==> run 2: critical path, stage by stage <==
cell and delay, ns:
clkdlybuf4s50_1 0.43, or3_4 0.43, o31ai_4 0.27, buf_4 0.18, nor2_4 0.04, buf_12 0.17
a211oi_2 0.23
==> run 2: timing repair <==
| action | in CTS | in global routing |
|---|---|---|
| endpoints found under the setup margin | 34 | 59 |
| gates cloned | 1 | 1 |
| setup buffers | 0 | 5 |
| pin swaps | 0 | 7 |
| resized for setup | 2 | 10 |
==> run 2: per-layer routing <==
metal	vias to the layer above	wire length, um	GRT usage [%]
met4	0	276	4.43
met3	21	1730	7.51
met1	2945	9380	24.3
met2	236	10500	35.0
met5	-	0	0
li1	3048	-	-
### src/rtl/keccak_pkg.sv
// rtl/keccak_pkg.sv - shared keccak word width and arbiter types
package keccak_pkg;
  localparam int w = 64;
  localparam int OUT_CNT_W_DEFAULT = 16;

  typedef enum logic [1:0] {IDLE, ABSORB, SQUEEZE, RELEASE} arb_state_t;
endpackage

### src/rtl/keccak_arbiter_rr_pick.sv
// rtl/keccak_arbiter_rr_pick.sv - combinational round-robin picker
module rr_pick #(
  parameter int N     = 4,
  parameter int IDX_W = 2
) (
  input  logic [N-1:0]     req,
  input  logic [IDX_W-1:0] ptr,
  output logic [N-1:0]     gnt,
  output logic [IDX_W-1:0] idx,
  output logic             any
);
  logic [IDX_W-1:0] j;

  // Scan from ptr upward with wrap; the first set bit wins.
  always_comb begin
    gnt = '0;
    idx = '0;
    any = 1'b0;
    j   = '0;
    for (int k = 0; k < N; k++) begin
      j = IDX_W'((int'(ptr) + k) % N);
      if (!any && req[j]) begin
        any    = 1'b1;
        gnt[j] = 1'b1;
        idx    = j;
      end
    end
  end
endmodule
[src/rtl/uart_gen2_pkg.sv]
// Shared types and helpers for the gen2 UART transmit engine.
package uart_gen2_pkg;

  typedef enum logic [2:0] {
    IDLE    = 3'd0,
    DE_LEAD = 3'd1,
    START   = 3'd2,
    DATA    = 3'd3,
    PARITY  = 3'd4,
    STOP    = 3'd5,
    DE_HOLD = 3'd6
  } tx_state_e;

  localparam logic [1:0] PAR_NONE = 2'd0;
  localparam logic [1:0] PAR_ODD  = 2'd1;
  localparam logic [1:0] PAR_EVEN = 2'd2;
  localparam logic [1:0] PAR_MARK = 2'd3;

  localparam logic [3:0] LEN_MIN = 4'd5;

  function automatic logic [3:0] clamp_len(input logic [3:0] len, input int unsigned max_len);
    logic [3:0] max4;
    max4 = 4'(max_len);
    if (len < LEN_MIN) begin
      clamp_len = LEN_MIN;
    end else if (len > max4) begin
      clamp_len = max4;
    end else begin
      clamp_len = len;
    end
  endfunction

endpackage
File: src/rtl/hwpf_stride_req_arb.sv
// Round-robin arbiter sharing the HPDcache prefetch request port between stride engines,
// with per-engine inflight/wait throttling. Define HWPF_STRIDE_ARB_OUT_REG_EN for a registered request path.
module hwpf_stride_req_arb #(
  parameter  int unsigned NUM_HW_PREFETCH = 4,
  parameter  int unsigned CLINE_W         = 58,
  parameter  int unsigned CNT_W           = 16,
  localparam int unsigned TID_W           = $clog2(NUM_HW_PREFETCH)
) (
  input  logic                               clk_i,
  input  logic                               rst_ni,
  input  logic [NUM_HW_PREFETCH-1:0]         eng_req_valid_i,
  output logic [NUM_HW_PREFETCH-1:0]         eng_req_ready_o,
  input  logic [NUM_HW_PREFETCH*CLINE_W-1:0] eng_req_cline_i,
  input  logic [NUM_HW_PREFETCH*CNT_W-1:0]   eng_ninflight_i,
  input  logic [NUM_HW_PREFETCH*CNT_W-1:0]   eng_nwait_i,
  output logic [NUM_HW_PREFETCH-1:0]         eng_rsp_valid_o,
  output logic [NUM_HW_PREFETCH-1:0]         eng_busy_o,
  output logic                               mem_req_valid_o,
  input  logic                               mem_req_ready_i,
  output logic [CLINE_W-1:0]                 mem_req_cline_o,
  output logic [TID_W-1:0]                   mem_req_tid_o,
  input  logic                               mem_rsp_valid_i,
  input  logic [TID_W-1:0]                   mem_rsp_tid_i
);

  localparam int unsigned N = NUM_HW_PREFETCH;
  typedef logic [TID_W-1:0] tid_t;
  typedef logic [CNT_W-1:0] cnt_t;

  logic [N-1:0][CLINE_W-1:0] cline_arr;
  logic [N-1:0][CNT_W-1:0]   ninf_arr, nwait_arr;
  cnt_t [N-1:0]              inflight_q, inflight_d;
  cnt_t [N-1:0]              wait_q, wait_d;
  tid_t                      ptr_q, ptr_d;
  logic [N-1:0]              eligible;
  logic                      grant_vld;
  tid_t                      grant_tid, scan_idx;
  logic                      acc_vld;
  tid_t                      acc_tid;
  logic [N-1:0]              accept;
  logic [N-1:0]              rsp_hit;
  logic                      rsp_underflow;

  assign cline_arr = eng_req_cline_i;
  assign ninf_arr  = eng_ninflight_i;
  assign nwait_arr = eng_nwait_i;

  always_comb begin
    eligible = '0;
    for (int unsigned i = 0; i < N; i++) begin
      eligible[i] = eng_req_valid_i[i] && (wait_q[i] == '0) &&
                    ((ninf_arr[i] == '0) || (inflight_q[i] < ninf_arr[i]));
    end
  end

  always_comb begin
    grant_vld = 1'b0;
    grant_tid = '0;
    scan_idx  = '0;
    for (int unsigned k = 0; k < N; k++) begin
      scan_idx = tid_t'((32'(ptr_q) + k) % N);
      if (!grant_vld && eligible[scan_idx]) begin
        grant_vld = 1'b1;
        grant_tid = scan_idx;
      end
    end
  end

`ifdef HWPF_STRIDE_ARB_OUT_REG_EN
  logic                 out_vld_q;
  tid_t                 out_tid_q;
  logic [CLINE_W-1:0]   out_cline_q;
  logic                 load;

  // The register may be refilled in the same cycle it drains.
  assign load    = rst_ni && grant_vld && (!out_vld_q || mem_req_ready_i);
  assign acc_vld = load;
  assign acc_tid = grant_tid;

  always_ff @(posedge clk_i or negedge rst_ni) begin
    if (!rst_ni) begin
      out_vld_q   <= 1'b0;
      out_tid_q   <= '0;
      out_cline_q <= '0;
    end else if (load) begin
      out_vld_q   <= 1'b1;
      out_tid_q   <= grant_tid;
      out_cline_q <= cline_arr[grant_tid];
    end else if (mem_req_ready_i) begin
      out_vld_q   <= 1'b0;
    end
  end

  assign mem_req_valid_o = out_vld_q;
  assign mem_req_tid_o   = out_tid_q;
  assign mem_req_cline_o = out_cline_q;
`else
  logic lock_q;
  tid_t lock_tid_q;
  tid_t sel_tid;

  // While locked the held grant bypasses eligibility so tid/cline stay stable until the handshake.
  assign sel_tid         = lock_q ? lock_tid_q : grant_tid;
  assign mem_req_valid_o = rst_ni && (lock_q || grant_vld);
  assign mem_req_tid_o   = mem_req_valid_o ? sel_tid : '0;
  assign mem_req_cline_o = mem_req_valid_o ? cline_arr[sel_tid] : '0;
  assign acc_vld         = mem_req_valid_o && mem_req_ready_i;
  assign acc_tid         = sel_tid;

  always_ff @(posedge clk_i or negedge rst_ni) begin
    if (!rst_ni) begin
      lock_q     <= 1'b0;
      lock_tid_q <= '0;
    end else if (mem_req_valid_o && !mem_req_ready_i) begin
      lock_q     <= 1'b1;
      lock_tid_q <= sel_tid;
    end else begin
      lock_q     <= 1'b0;
    end
  end
`endif

  always_comb begin
    accept          = '0;
    rsp_hit         = '0;
    eng_rsp_valid_o = '0;
    rsp_underflow   = 1'b0;
    for (int unsigned i = 0; i < N; i++) begin
      accept[i]          = acc_vld && (acc_tid == tid_t'(i));
      eng_rsp_valid_o[i] = rst_ni && mem_rsp_valid_i && (mem_rsp_tid_i == tid_t'(i));
      rsp_hit[i]         = eng_rsp_valid_o[i] && (inflight_q[i] != '0);
      if (eng_rsp_valid_o[i] && (inflight_q[i] == '0)) rsp_underflow = 1'b1;
    end
  end

  assign eng_req_ready_o = accept;

  always_comb begin
    inflight_d = inflight_q;
    wait_d     = wait_q;
    ptr_d      = ptr_q;
    eng_busy_o = '0;
    for (int unsigned i = 0; i < N; i++) begin
      if (accept[i] && rsp_hit[i]) begin
        inflight_d[i] = inflight_q[i];
      end else if (accept[i] && (inflight_q[i] != '1)) begin
        inflight_d[i] = inflight_q[i] + cnt_t'(1);
      end else if (rsp_hit[i]) begin
        inflight_d[i] = inflight_q[i] - cnt_t'(1);
      end
      if (accept[i]) begin
        wait_d[i] = nwait_arr[i];
      end else if (wait_q[i] != '0) begin
        wait_d[i] = wait_q[i] - cnt_t'(1);
      end
      eng_busy_o[i] = (inflight_q[i] != '0) || (wait_q[i] != '0);
    end
    if (acc_vld) begin
      ptr_d = (acc_tid == tid_t'(N - 1)) ? '0 : acc_tid + tid_t'(1);
    end
  end

  always_ff @(posedge clk_i or negedge rst_ni) begin
    if (!rst_ni) begin
      inflight_q <= '0;
      wait_q     <= '0;
      ptr_q      <= '0;
    end else begin
      inflight_q <= inflight_d;
      wait_q     <= wait_d;
      ptr_q      <= ptr_d;
    end
  end

  // A response for an engine with nothing outstanding is dropped; flag it.
  always_ff @(posedge clk_i) begin
    if (rst_ni) begin
      assert (!rsp_underflow)
        else $warning("hwpf_stride_req_arb: stray response tid %0d ignored", mem_rsp_tid_i);
    end
  end

endmodule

_ _ _ _

Exercise objective: Taking the lines above, repeat exactly those from the line that contains "setup | 2 | 10 |" through the line that contains "clamp_len = LEN_MIN;", and both of those lines as well. Include nothing else.

Exercise result:
| resized for setup | 2 | 10 |
==> run 2: per-layer routing <==
metal	vias to the layer above	wire length, um	GRT usage [%]
met4	0	276	4.43
met3	21	1730	7.51
met1	2945	9380	24.3
met2	236	10500	35.0
met5	-	0	0
li1	3048	-	-
### src/rtl/keccak_pkg.sv
// rtl/keccak_pkg.sv - shared keccak word width and arbiter types
package keccak_pkg;
  localparam int w = 64;
  localparam int OUT_CNT_W_DEFAULT = 16;

  typedef enum logic [1:0] {IDLE, ABSORB, SQUEEZE, RELEASE} arb_state_t;
endpackage

### src/rtl/keccak_arbiter_rr_pick.sv
// rtl/keccak_arbiter_rr_pick.sv - combinational round-robin picker
module rr_pick #(
  parameter int N     = 4,
  parameter int IDX_W = 2
) (
  input  logic [N-1:0]     req,
  input  logic [IDX_W-1:0] ptr,
  output logic [N-1:0]     gnt,
  output logic [IDX_W-1:0] idx,
  output logic             any
);
  logic [IDX_W-1:0] j;

  // Scan from ptr upward with wrap; the first set bit wins.
  always_comb begin
    gnt = '0;
    idx = '0;
    any = 1'b0;
    j   = '0;
    for (int k = 0; k < N; k++) begin
      j = IDX_W'((int'(ptr) + k) % N);
      if (!any && req[j]) begin
        any    = 1'b1;
        gnt[j] = 1'b1;
        idx    = j;
      end
    end
  end
endmodule
[src/rtl/uart_gen2_pkg.sv]
// Shared types and helpers for the gen2 UART transmit engine.
package uart_gen2_pkg;

  typedef enum logic [2:0] {
    IDLE    = 3'd0,
    DE_LEAD = 3'd1,
    START   = 3'd2,
    DATA    = 3'd3,
    PARITY  = 3'd4,
    STOP    = 3'd5,
    DE_HOLD = 3'd6
  } tx_state_e;

  localparam logic [1:0] PAR_NONE = 2'd0;
  localparam logic [1:0] PAR_ODD  = 2'd1;
  localparam logic [1:0] PAR_EVEN = 2'd2;
  localparam logic [1:0] PAR_MARK = 2'd3;

  localparam logic [3:0] LEN_MIN = 4'd5;

  function automatic logic [3:0] clamp_len(input logic [3:0] len, input int unsigned max_len);
    logic [3:0] max4;
    max4 = 4'(max_len);
    if (len < LEN_MIN) begin
      clamp_len = LEN_MIN;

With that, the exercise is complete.